Una coincidencia que llamó su atención
Entre finales de los años 80 y comienzos de los 90, Henríquez recopiló información publicada durante medio siglo en diferentes periódicos nacionales. El trabajo le permitió reunir aproximadamente “cinco, seis, siete mil fotocopias” de registros sobre fenómenos naturales y, posteriormente, vender esa información a la entonces Oficina Nacional de Prevención y Atención de Desastres.
Fue al revisar esos antecedentes cuando encontró un patrón que despertó su interés.
“Lo que yo encontré allí es que cuando iba a haber fenómeno de El Niño había erupciones volcánicas estratosféricas”, contó Henríquez a SEMANA.
El meteorólogo se refiere a erupciones capaces de llevar partículas hasta las capas altas de la atmósfera. Allí, explicó, esas partículas pueden permanecer durante un periodo prolongado, ya que en esa zona de la atmósfera no actúan fenómenos como la lluvia, que normalmente ayudan a llevarlas de vuelta a la superficie.
¿Cómo podrían influir los volcanes?
La explicación de Henríquez parte de lo que ocurre cuando una erupción alcanza gran altura. Las partículas expulsadas pueden interferir con la radiación procedente del Sol y hacer que una menor cantidad de esa energía llegue directamente a la superficie terrestre.
“Esas partículas no caen a la tierra empujadas ni por el viento ni nada y se van a mantener, generalmente durante un par de años, dándole la vuelta a la Tierra e incidiendo en la radiación que viene del Sol”, señaló.
Según su planteamiento, ese efecto produciría un enfriamiento temporal. “La radiación que viene del Sol encuentra las partículas allí y es reflejada hacia el espacio exterior, entonces llega menos energía solar al planeta y se enfría”, explicó.

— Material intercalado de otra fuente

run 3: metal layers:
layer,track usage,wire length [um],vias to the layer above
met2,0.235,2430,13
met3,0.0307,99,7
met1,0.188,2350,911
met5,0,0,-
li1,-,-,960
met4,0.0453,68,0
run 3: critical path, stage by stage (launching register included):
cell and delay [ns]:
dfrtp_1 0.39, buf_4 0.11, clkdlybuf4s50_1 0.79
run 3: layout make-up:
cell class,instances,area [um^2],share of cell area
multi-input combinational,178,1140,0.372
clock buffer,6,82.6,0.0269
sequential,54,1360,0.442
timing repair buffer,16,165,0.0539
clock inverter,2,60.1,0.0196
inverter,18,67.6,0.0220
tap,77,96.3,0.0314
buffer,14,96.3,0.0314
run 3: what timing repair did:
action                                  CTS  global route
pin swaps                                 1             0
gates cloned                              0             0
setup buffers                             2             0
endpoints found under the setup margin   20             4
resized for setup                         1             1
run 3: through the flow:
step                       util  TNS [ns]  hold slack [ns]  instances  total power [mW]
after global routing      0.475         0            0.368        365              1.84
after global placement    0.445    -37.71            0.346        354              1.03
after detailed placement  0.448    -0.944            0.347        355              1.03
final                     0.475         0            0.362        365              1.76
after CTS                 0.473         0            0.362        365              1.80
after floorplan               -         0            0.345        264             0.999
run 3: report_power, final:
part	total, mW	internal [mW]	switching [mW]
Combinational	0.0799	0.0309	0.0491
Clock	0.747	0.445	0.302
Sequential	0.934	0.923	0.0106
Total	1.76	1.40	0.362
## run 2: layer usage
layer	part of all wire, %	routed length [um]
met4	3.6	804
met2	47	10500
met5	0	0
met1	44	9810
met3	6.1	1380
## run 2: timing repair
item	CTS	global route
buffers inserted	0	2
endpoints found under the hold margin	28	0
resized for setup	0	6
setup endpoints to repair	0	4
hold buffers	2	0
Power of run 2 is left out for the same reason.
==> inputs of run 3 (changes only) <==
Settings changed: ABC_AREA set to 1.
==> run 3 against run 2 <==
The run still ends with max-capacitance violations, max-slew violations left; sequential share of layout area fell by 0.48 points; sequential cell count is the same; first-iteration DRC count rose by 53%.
**src/rtl/alu_arbiter.sv**
```systemverilog
// alu_arbiter: round-robin arbiter sharing one combinational 8-bit ALU
// between two requesters. Optional macro: ALU_ARB_OPCHECK_EN (opcode 7 trap).
module alu_arbiter #(
    parameter int LAT   = 2,
    parameter int CNT_W = 4
) (
    input  logic       clk,
    input  logic       rst_n,
    input  logic       req0,
    input  logic [7:0] a0,
    input  logic [7:0] b0,
    input  logic [2:0] op0,
    input  logic       cin0,
    input  logic       req1,
    input  logic [7:0] a1,
    input  logic [7:0] b1,
    input  logic [2:0] op1,
    input  logic       cin1,
    output logic [7:0] alu_a,
    output logic [7:0] alu_b,
    output logic [2:0] alu_op,
    output logic       alu_cin,
    input  logic [7:0] alu_r,
    output logic [7:0] res,
    output logic       done0,
    output logic       done1,
`ifdef ALU_ARB_OPCHECK_EN
    output logic       err,
`endif
    output logic       busy,
    output logic       gnt
);

    typedef enum logic [1:0] {
        S_IDLE,
        S_EXEC,
        S_DONE
    } state_t;

    localparam logic [CNT_W-1:0] CNT_INIT = CNT_W'(LAT - 1);

    state_t           r_state;
    logic [CNT_W-1:0] r_cnt;
    logic             r_gnt;
    logic [7:0]       r_alu_a;
    logic [7:0]       r_alu_b;
    logic [2:0]       r_alu_op;
    logic             r_alu_cin;
    logic [7:0]       r_res;
`ifdef ALU_ARB_OPCHECK_EN
    logic             r_err;
`endif

    logic       w_any;
    logic       w_pick1;
    logic [7:0] w_a;
    logic [7:0] w_b;
    logic [2:0] w_op;
    logic       w_cin;

    // Round-robin pick: on a tie the channel not granted last time wins.
    always_comb begin
        w_any   = req0 | req1;
        w_pick1 = (req0 & req1) ? ~r_gnt : req1;
        w_a     = w_pick1 ? a1   : a0;
        w_b     = w_pick1 ? b1   : b0;
        w_op    = w_pick1 ? op1  : op0;
        w_cin   = w_pick1 ? cin1 : cin0;
    end

    // Control FSM: accept, hold ALU inputs while they settle, return result.
    always_ff @(posedge clk or negedge rst_n) begin
        if (!rst_n) begin
            r_state   <= S_IDLE;
            r_cnt     <= '0;
            r_gnt     <= 1'b1;
            r_alu_a   <= '0;
            r_alu_b   <= '0;
            r_alu_op  <= '0;
            r_alu_cin <= 1'b0;
            r_res     <= '0;
`ifdef ALU_ARB_OPCHECK_EN
            r_err     <= 1'b0;
`endif
        end else begin
            case (r_state)
                S_IDLE: begin
                    if (w_any) begin
                        r_gnt <= w_pick1;
`ifdef ALU_ARB_OPCHECK_EN
                        if (w_op == 3'b111) begin
                            r_res   <= 8'h00;
                            r_err   <= 1'b1;
                            r_state <= S_DONE;
                        end else
`endif
                        begin
                            r_alu_a   <= w_a;
                            r_alu_b   <= w_b;
                            r_alu_op  <= w_op;
                            r_alu_cin <= w_cin;
                            r_cnt     <= CNT_INIT;
                            r_state   <= S_EXEC;
                        end
                    end
                end
                S_EXEC: begin
                    if (r_cnt == '0) begin
                        r_res   <= alu_r;
                        r_state <= S_DONE;
                    end else begin
                        r_cnt <= r_cnt - CNT_W'(1);
                    end
                end
                S_DONE: begin
`ifdef ALU_ARB_OPCHECK_EN
                    r_err   <= 1'b0;
`endif
                    r_state <= S_IDLE;
                end
                default: r_state <= S_IDLE;
            endcase
        end
    end

    assign alu_a   = r_alu_a;
    assign alu_b   = r_alu_b;
    assign alu_op  = r_alu_op;
    assign alu_cin = r_alu_cin;
    assign res     = r_res;
    assign gnt     = r_gnt;
    assign busy    = (r_state != S_IDLE);
    assign done0   = (r_state == S_DONE) & ~r_gnt;
    assign done1   = (r_state == S_DONE) & r_gnt;
`ifdef ALU_ARB_OPCHECK_EN
    assign err     = r_err;
`endif

endmodule

```
--- config.mk ---
export PLATFORM = sky130hd
export DESIGN_NAME = alu_issue_stage_flat
export DESIGN_NICKNAME = d
export VERILOG_FILES = /design/src/rtl/alu_issue_if.sv /design/src/rtl/alu_issue_stage.sv /design/src/flat_wrapper.sv
export SDC_FILE = /design/constraint.sdc
export NUM_CORES = 2
export LEC_CHECK = 0
export CORE_ASPECT_RATIO = 1.5
export CORE_MARGIN = 3
export CORE_UTILIZATION = 50
export DETAILED_ROUTE_END_ITERATION = 10
export GPL_TIMING_DRIVEN = 0
export HOLD_SLACK_MARGIN = 0.1
export PLACE_DENSITY_LB_ADDON = 0.25
export RECOVER_POWER = 100
export SLEW_MARGIN = 20
export SYNTH_ARGS = -nofsm -noshare
export SYNTH_HDL_FRONTEND = slang
export SYNTH_SLANG_ARGS = --single-unit
--- constraint.sdc ---
create_clock -name clk -period 51.4 [get_ports clk]
set_clock_uncertainty 0.1 [all_clocks]
set_input_delay 12.85 -clock clk [delete_from_list [all_inputs] [get_ports clk]]
set_output_delay 12.85 -clock clk [all_outputs]
set_load 0.01 [all_outputs]
==> config.mk <==
export PLATFORM = sky130hd
export DESIGN_NAME = hex_scan_display
export DESIGN_NICKNAME = d
export VERILOG_FILES = /design/src/rtl/seg7_pkg.sv /design/src/rtl/scan_timer.sv /design/src/rtl/hex_scan_display.sv
export SDC_FILE = /design/constraint.sdc
export NUM_CORES = 1
export LEC_CHECK = 0
export CORE_ASPECT_RATIO = 0.75
export CORE_MARGIN = 4
export CORE_UTILIZATION = 56
export DETAILED_ROUTE_END_ITERATION = 8
export PLACE_DENSITY = 0.79
export SETUP_SLACK_MARGIN = 0.02
export SLEW_MARGIN = 20
export SYNTH_ARGS = -nofsm -noshare
export SYNTH_HDL_FRONTEND = slang
export SYNTH_SLANG_ARGS = --single-unit
export TNS_END_PERCENT = 10
==> constraint.sdc <==
create_clock -name clk -period 2.8 [get_ports clk]
set_clock_uncertainty 0.1 [all_clocks]
set_input_delay 0.84 -clock clk [delete_from_list [all_inputs] [get_ports clk]]
set_output_delay 0.84 -clock clk [all_outputs]
set_load 0.05 [all_outputs]
==> src/rtl/seg7_pkg.sv <==
// seg7_pkg: shared 7-segment constants, hex decode table and width helpers
package seg7_pkg;
  localparam logic [6:0] SEG_OFF = 7'h7F;
  function automatic int clog2(input int v);
    int r;
    r = 0;
    for (int i = 0; i < 31; i++) if ((1 << i) < v) r = i + 1;
    return r;
  endfunction
  function automatic int width_of(input int v);
    return clog2(v) < 1 ? 1 : clog2(v);
  endfunction
  function automatic logic [6:0] hex_to_seg(input logic [3:0] h);
    case (h)
      4'h0: return 7'h40;
      4'h1: return 7'h79;
      4'h2: return 7'h24;
      4'h3: return 7'h30;
      4'h4: return 7'h19;
      4'h5: return 7'h12;
      4'h6: return 7'h02;
      4'h7: return 7'h78;
      4'h8: return 7'h00;
      4'h9: return 7'h18;
      4'hA: return 7'h08;
      4'hB: return 7'h03;
      4'hC: return 7'h46;
      4'hD: return 7'h21;
      4'hE: return 7'h06;
      default: return 7'h0E;
    endcase
  endfunction
endpackage

==> src/rtl/scan_timer.sv <==
// scan_timer: slot prescaler, digit slot counter and start-of-slot blank flag
module scan_timer import seg7_pkg::*; #(
  parameter int NUM_DIGITS = 4,
  parameter int CLK_DIV = 50000,
  parameter int BLANK_CYCLES = 64,
  localparam int SW = width_of(NUM_DIGITS)
) (
  input  logic          clk,
  input  logic          rst_n,
  input  logic          en_i,
  output logic [SW-1:0] slot_o,
  output logic          blank_o
);
  localparam int PW = width_of(CLK_DIV);
  logic [PW-1:0] pre_q, pre_d;
  logic [SW-1:0] slot_q, slot_d;
  logic wrap;
  // advance the prescaler; step the slot on prescaler wrap; hold both at 0 while disabled
  always_comb begin
    wrap = pre_q == PW'(CLK_DIV - 1);
    pre_d = (!en_i || wrap) ? '0 : pre_q + 1'b1;
    slot_d = !en_i ? '0 : !wrap ? slot_q : slot_q == SW'(NUM_DIGITS - 1) ? '0 : slot_q + 1'b1;
  end
  // timer state register
  always_ff @(posedge clk or negedge rst_n) begin
    if (!rst_n) begin
      pre_q <= '0;
      slot_q <= '0;
    end else begin
      pre_q <= pre_d;
      slot_q <= slot_d;
    end
  end
  assign slot_o = slot_q;
  assign blank_o = pre_q < PW'(BLANK_CYCLES);
endmodule

==> src/rtl/hex_scan_display.sv <==
// hex_scan_display: multiplexed common-anode 7-segment driver with blanking, LZ suppression, DP and blink
module hex_scan_display import seg7_pkg::*; #(
  parameter int NUM_DIGITS = 4,
  parameter int CLK_DIV = 50000,
  parameter int BLANK_CYCLES = 64,
  parameter int BLINK_DIV = 25000000,
  localparam int SW = width_of(NUM_DIGITS)
) (
  input  logic                    clk,
  input  logic                    rst_n,
  input  logic                    enable_i,
  input  logic                    load_i,
  input  logic [4*NUM_DIGITS-1:0] value_i,
  input  logic [NUM_DIGITS-1:0]   dp_i,
  input  logic [NUM_DIGITS-1:0]   blink_i,
  input  logic                    lz_sup_i,
  output logic [6:0]              seg_o,
  output logic                    dp_o,
  output logic [NUM_DIGITS-1:0]   an_o,
  output logic [SW-1:0]           slot_o
);
  localparam int BW = width_of(BLINK_DIV);
  logic [4*NUM_DIGITS-1:0] value_q, upper;
  logic [NUM_DIGITS-1:0] dp_q, blink_q, onehot, an_q, an_d;
  logic [BW-1:0] bcnt_q, bcnt_d;
  logic phase_q, phase_d, bwrap, blank, dark;
  logic [6:0] seg_q, seg_d;
  logic dpo_q, dpo_d;
  scan_timer #(.NUM_DIGITS(NUM_DIGITS), .CLK_DIV(CLK_DIV), .BLANK_CYCLES(BLANK_CYCLES)) u_timer (
    .clk(clk), .rst_n(rst_n), .en_i(enable_i), .slot_o(slot_o), .blank_o(blank)
  );
  // blink phase timing and per-slot digit selection/darkening decision
  always_comb begin
    bwrap = bcnt_q == BW'(BLINK_DIV - 1);
    bcnt_d = (!enable_i || bwrap) ? '0 : bcnt_q + 1'b1;
    phase_d = enable_i && (phase_q ^ bwrap);
    upper = value_q >> {slot_o, 2'b00};
    onehot = NUM_DIGITS'(1) << slot_o;
    dark = blank || !enable_i || ((|(blink_q & onehot)) && phase_q) || (lz_sup_i && slot_o != '0 && upper == '0);
    an_d = dark ? '1 : ~onehot;
    seg_d = dark ? SEG_OFF : hex_to_seg(upper[3:0]);
    dpo_d = dark || !(|(dp_q & onehot));
  end
  // latch display contents and blink state; register pin outputs one cycle behind state
  always_ff @(posedge clk or negedge rst_n) begin
    if (!rst_n) begin
      value_q <= '0;
      dp_q <= '0;
      blink_q <= '0;
      bcnt_q <= '0;
      phase_q <= 1'b0;
      an_q <= '1;
      seg_q <= SEG_OFF;
      dpo_q <= 1'b1;
    end else begin
      if (load_i) begin
        value_q <= value_i;
        dp_q <= dp_i;
        blink_q <= blink_i;
      end
      bcnt_q <= bcnt_d;
      phase_q <= phase_d;
      an_q <= an_d;
      seg_q <= seg_d;
      dpo_q <= dpo_d;
    end
  end
  assign an_o = an_q;
  assign seg_o = seg_q;
  assign dp_o = dpo_q;
endmodule

Word-level counts from Yosys, hierarchy flattened
Memories as Yosys holds them, arrays and structs flattened. Index checks and enable logic that the tools add are counted. W data, S select, Z words.

Logic and storage cells: 48. Memories kept: 1. Bits in read-only memories: 112. Output and inout port bits: 14. Register bits: 80.

Mux-type cells: 7. $add $sub $neg: 3. Reductions and logical operators: 16. $lt $le $gt $ge: 1. Eq/ne operators: 4. Bitwise logic cells: 4. Shift operators: 2.

Memories: (name not given) (depth 16, bits a word 7, read ports 1, clocked after memory_dff 0, write ports 0, RTL line seg7_pkg.sv:14) `case (h)`.

Operator list (number): $add A25 B1 Y25 const B (1); $eq A25 B25 Y1 const B (1); $mux W25 (1); $add A16 B1 Y16 const B (1); $eq A16 B16 Y1 const B (1); $logic_not A16 Y1 (1); $lt A16 B7 Y1 const B (1); $mux W16 (1); $shr A16 B4 Y16 (1); $and A4 B4 Y4 (2); $reduce_or A4 Y1 (2); $mux W7 (1); $logic_or A1 B1 Y1 (6); $mux W2 (3); $logic_and A1 B1 Y1 (4); $mux W4 (1); $not A4 Y4 (1); $shl A1 B2 Y4 const A (1); $add A2 B1 Y2 const B (1); $eq A2 B2 Y1 const B (1); $logic_not A1 Y1 (2); $ne A2 B1 Y1 const B (1); $reduce_bool A2 Y1 (1); $xor A1 B1 Y1 (1).

Depth between registers and ports, before layout
Depth after elaboration: 7. Mapped depth: 10.

By module
Synthesis repeated with hierarchy kept, for this count alone.

Cell total of the unflattened synthesis: 364. Area, all modules: 4047.6 µm².

Modules (own cells, without submodules): hex_scan_display (times used 1, area an instance 3109.2 µm², cells each 269); scan_timer (times used 1, area an instance 938.4 µm², cells each 95).

Worst setup path before layout
OpenSTA, ideal clock, no wires.

Path kind: register to register. Start: register u_timer.slot_q[0] (netlist: u_timer.slot_o[0]). End: register seg_q[4] (netlist: seg_o[4]). Library setup time: 0.081 ns. Period minus slack after synthesis: 2.764 ns. Path slack: 0.036 ns. Arrival: 2.583 ns. Data required time: 2.619 ns. Cell stages (with the launch flop): 11. Path through: dfrtp_1 buf_6 mux4_2 inv_1 ha_1 nor4b_1 nand2_1 a211oi_1 a2111oi_2 buf_2 o211ai_1.

Longest elaborated chain between the ends: 7. Elaborated cells on any way between the ends: 13.

Ends and longest elaborated chain: start, declared (RTL line scan_timer.sv:16) `logic [SW-1:0] slot_q, slot_d;`; start signal, assigned (RTL line scan_timer.sv:31) `slot_q <= slot_d;`; branches (longest 6 deep; another with $mem_v2 Z16 W7); $mux W7 (*) (RTL line hex_scan_display.sv:41) `seg_d = dark ? SEG_OFF : hex_to_seg(upper[3:0]);`; net seg_d[4] (RTL line hex_scan_display.sv:27) `logic [6:0] seg_q, seg_d;`; end signal, assigned (RTL line hex_scan_display.sv:64) `seg_q <= seg_d;`; end, declared (RTL line hex_scan_display.sv:27).

Mark *: on every way through the listed nets, which the timed path passes. A chain may end at the register's enable or synchronous reset.

Worst setup path after layout
Start: register an_q[1] (netlist: an_o[1]). End: output an_o[1].

RTL lines: start, declared (RTL line hex_scan_display.sv:24) `logic [NUM_DIGITS-1:0] dp_q, blink_q, onehot, an_q, an_d;`; start signal, assigned (RTL line hex_scan_display.sv:63) `an_q <= an_d;`; end, declared (RTL line hex_scan_display.sv:19) `output logic [NUM_DIGITS-1:0] an_o,`.

No word-level cell between the ends.
--- src/rtl/activation_ctrl.sv ---
// activation_ctrl: sequencer and configuration front-end for the activation unit.
//
// Latches one tile configuration (activation type, GELU constants, requant
// constants, tile length). It streams that many N_PE-wide beats into the unit's
// fixed 2-cycle pipeline. Results are collected in an output FIFO whose space is
// reserved before a beat is issued, so downstream backpressure never has to stall
// the pipeline.
//
// Ports:
//   clk_i, rst_i              clock, asynchronous active-high reset
//   cfg_valid_i/cfg_ready_o   tile configuration handshake (accepted only when idle)
//   cfg_*_i                   activation type, GELU constants, requant constants, length
//   in_valid_i/in_ready_o     preactivation beat handshake, in_data_i
//   out_valid_o/out_ready_i   postactivation beat handshake, out_data_o, out_last_o
//   done_o                    one-cycle pulse once the whole tile has been delivered
//   busy_o                    a tile is running or draining
//   act_*_o                   drive the activation unit (data, enables, latched config)
//   act_data_i                activation unit result, valid two cycles after calc_en
module activation_ctrl #(
    parameter int unsigned N_PE       = 16,
    parameter int unsigned DATA_W     = 8,
    parameter int unsigned LEN_W      = 16,
    parameter int unsigned FIFO_DEPTH = 4,
    parameter int unsigned ACT_W      = 2,
    parameter int unsigned GELU_W     = 8,
    parameter int unsigned RQC_W      = 8,
    parameter int unsigned RQA_W      = 8
) (
    input  logic                       clk_i,
    input  logic                       rst_i,
    input  logic                       cfg_valid_i,
    output logic                       cfg_ready_o,
    input  logic [ACT_W-1:0]           cfg_activation_i,
    input  logic signed [GELU_W-1:0]   cfg_one_i,
    input  logic signed [GELU_W-1:0]   cfg_b_i,
    input  logic signed [GELU_W-1:0]   cfg_c_i,
    input  logic [RQC_W-1:0]           cfg_rq_mult_i,
    input  logic [RQC_W-1:0]           cfg_rq_shift_i,
    input  logic signed [RQA_W-1:0]    cfg_rq_add_i,
    input  logic [LEN_W-1:0]           cfg_len_i,
    input  logic                       in_valid_i,
    output logic                       in_ready_o,
    input  logic [N_PE*DATA_W-1:0]     in_data_i,
    output logic                       out_valid_o,
    input  logic                       out_ready_i,
    output logic [N_PE*DATA_W-1:0]     out_data_o,
    output logic                       out_last_o,
    output logic                       done_o,
    output logic                       busy_o,
    output logic [N_PE*DATA_W-1:0]     act_data_o,
    output logic                       act_calc_en_o,
    output logic                       act_calc_en_q_o,
    output logic [ACT_W-1:0]           act_activation_o,
    output logic signed [GELU_W-1:0]   act_one_o,
    output logic signed [GELU_W-1:0]   act_b_o,
    output logic signed [GELU_W-1:0]   act_c_o,
    output logic [RQC_W-1:0]           act_rq_mult_o,
    output logic [RQC_W-1:0]           act_rq_shift_o,
    output logic signed [RQA_W-1:0]    act_rq_add_o,
    input  logic [N_PE*DATA_W-1:0]     act_data_i
);

    localparam int unsigned BEAT_W = N_PE * DATA_W;
    localparam int unsigned PTR_W  = (FIFO_DEPTH > 1) ? $clog2(FIFO_DEPTH) : 1;
    localparam int unsigned CNT_W  = $clog2(FIFO_DEPTH + 1);
    localparam int unsigned OCC_W  = CNT_W + 2;

    typedef enum logic [1:0] {
        IDLE  = 2'd0,
        RUN   = 2'd1,
        DRAIN = 2'd2
    } state_e;

    state_e                    state_q;
    logic [LEN_W-1:0]          remaining_q;
    logic [1:0]                vld_q;       // [0] = stage 0, [1] = stage 1
    logic [1:0]                tag_q;       // last-beat tag travelling with vld_q
    logic                      done_q;
    logic [ACT_W-1:0]          act_q;
    logic signed [GELU_W-1:0]  one_q, b_q, c_q;
    logic [RQC_W-1:0]          mult_q, shift_q;
    logic signed [RQA_W-1:0]   add_q;

    logic [BEAT_W-1:0]         mem_q [FIFO_DEPTH];
    logic [FIFO_DEPTH-1:0]     mem_last_q;
    logic [PTR_W-1:0]          wr_ptr_q, rd_ptr_q;
    logic [CNT_W-1:0]          count_q, count_d;

    logic [1:0]                inflight_s;
    logic [OCC_W-1:0]          occ_s;
    logic                      in_ready_s, in_fire_s, push_s, pop_s;

    // Credit check: FIFO entries plus beats still in the pipeline must leave room.
    // A pop in the same cycle is deliberately not credited back.
    always_comb begin
        inflight_s = {1'b0, vld_q[0]} + {1'b0, vld_q[1]};
        occ_s      = OCC_W'(count_q) + OCC_W'(inflight_s);
        in_ready_s = (state_q == RUN) && (remaining_q != {LEN_W{1'b0}})
                     && (occ_s < OCC_W'(FIFO_DEPTH));
        in_fire_s  = in_valid_i && in_ready_s;
        push_s     = vld_q[1];
        pop_s      = out_ready_i && (count_q != CNT_W'(0));
    end

    // FIFO occupancy for the next cycle; simultaneous push and pop leaves it unchanged.
    always_comb begin
        count_d = count_q;
        if (push_s && !pop_s) begin
            count_d = count_q + CNT_W'(1);
        end else if (!push_s && pop_s) begin
            count_d = count_q - CNT_W'(1);
        end else begin
            count_d = count_q;
        end
    end

    // Tile sequencer: config latch, beat counting, pipeline valid/tag shift, done pulse.
    always_ff @(posedge clk_i or posedge rst_i) begin
        if (rst_i) begin
            state_q     <= IDLE;
            remaining_q <= {LEN_W{1'b0}};
            vld_q       <= 2'b00;
            tag_q       <= 2'b00;
            done_q      <= 1'b0;
            act_q       <= {ACT_W{1'b0}};
            one_q       <= {GELU_W{1'b0}};
            b_q         <= {GELU_W{1'b0}};
            c_q         <= {GELU_W{1'b0}};
            mult_q      <= {RQC_W{1'b0}};
            shift_q     <= {RQC_W{1'b0}};
            add_q       <= {RQA_W{1'b0}};
        end else begin
            done_q <= 1'b0;
            vld_q  <= {vld_q[0], in_fire_s};
            tag_q  <= {tag_q[0], in_fire_s && (remaining_q == LEN_W'(1))};
            case (state_q)
                IDLE: begin
                    if (cfg_valid_i) begin
                        act_q       <= cfg_activation_i;
                        one_q       <= cfg_one_i;
                        b_q         <= cfg_b_i;
                        c_q         <= cfg_c_i;
                        mult_q      <= cfg_rq_mult_i;
                        shift_q     <= cfg_rq_shift_i;
                        add_q       <= cfg_rq_add_i;
                        remaining_q <= cfg_len_i;
                        if (cfg_len_i == LEN_W'(0)) begin
                            done_q <= 1'b1;     // empty tile completes immediately
                        end else begin
                            state_q <= RUN;
                        end
                    end
                end
                RUN: begin
                    if (in_fire_s) begin
                        remaining_q <= remaining_q - LEN_W'(1);
                        if (remaining_q == LEN_W'(1)) begin
                            state_q <= DRAIN;
                        end
                    end
                end
                DRAIN: begin
                    // All beats are issued: the tile is delivered once nothing is left
                    // in the pipeline and the FIFO empties with this cycle's pop.
                    if ((count_d == CNT_W'(0)) && (vld_q == 2'b00)) begin
                        done_q  <= 1'b1;
                        state_q <= IDLE;
                    end
                end
                default: state_q <= IDLE;
            endcase
        end
    end

    // Output FIFO storage: write activation results from stage 1, advance on pop.
    always_ff @(posedge clk_i or posedge rst_i) begin
        if (rst_i) begin
            for (int i = 0; i < FIFO_DEPTH; i++) begin
                mem_q[i] <= {BEAT_W{1'b0}};
            end
            mem_last_q <= {FIFO_DEPTH{1'b0}};
            wr_ptr_q   <= {PTR_W{1'b0}};
            rd_ptr_q   <= {PTR_W{1'b0}};
            count_q    <= {CNT_W{1'b0}};
        end else begin
            if (push_s) begin
                mem_q[wr_ptr_q]      <= act_data_i;
                mem_last_q[wr_ptr_q] <= tag_q[1];
                wr_ptr_q <= (wr_ptr_q == PTR_W'(FIFO_DEPTH - 1)) ? PTR_W'(0) : wr_ptr_q + PTR_W'(1);
            end
            if (pop_s) begin
                rd_ptr_q <= (rd_ptr_q == PTR_W'(FIFO_DEPTH - 1)) ? PTR_W'(0) : rd_ptr_q + PTR_W'(1);
            end
            count_q <= count_d;
        end
    end

    assign cfg_ready_o      = (state_q == IDLE);
    assign busy_o           = (state_q != IDLE);
    assign in_ready_o       = in_ready_s;
    assign act_calc_en_o    = in_fire_s;
    assign act_calc_en_q_o  = vld_q[0];
    assign act_data_o       = in_data_i;
    assign out_valid_o      = (count_q != CNT_W'(0));
    assign out_data_o       = mem_q[rd_ptr_q];
    assign out_last_o       = out_valid_o && mem_last_q[rd_ptr_q];
    assign done_o           = done_q;
    assign act_activation_o = act_q;
    assign act_one_o        = one_q;
    assign act_b_o          = b_q;
    assign act_c_o          = c_q;
    assign act_rq_mult_o    = mult_q;
    assign act_rq_shift_o   = shift_q;
    assign act_rq_add_o     = add_q;

endmodule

Por eso utiliza una comparación particular para describir el papel de las erupciones: “Yo digo que la Tierra se defiende del calentamiento de la fiebre que tiene, se defiende con los anticuerpos que son las erupciones volcánicas”.
Un volcán más que hace erupción. Ellos son como el sistema inmunológico del planeta contra la fiebre que lo afecta pic.twitter.com/3RPRi1hMCt
— Max Henriquez Daza (@HenriquezMax) September 3, 2026
La relación que plantea con El Niño
Henríquez considera que esa menor entrada de energía solar también podría modificar algunos patrones atmosféricos y oceánicos relacionados con el fenómeno de El Niño.
“Esas partículas disminuyen la entrada de la radiación solar hasta la superficie de la Tierra y enfrían un poco los océanos y la atmósfera”, sostuvo.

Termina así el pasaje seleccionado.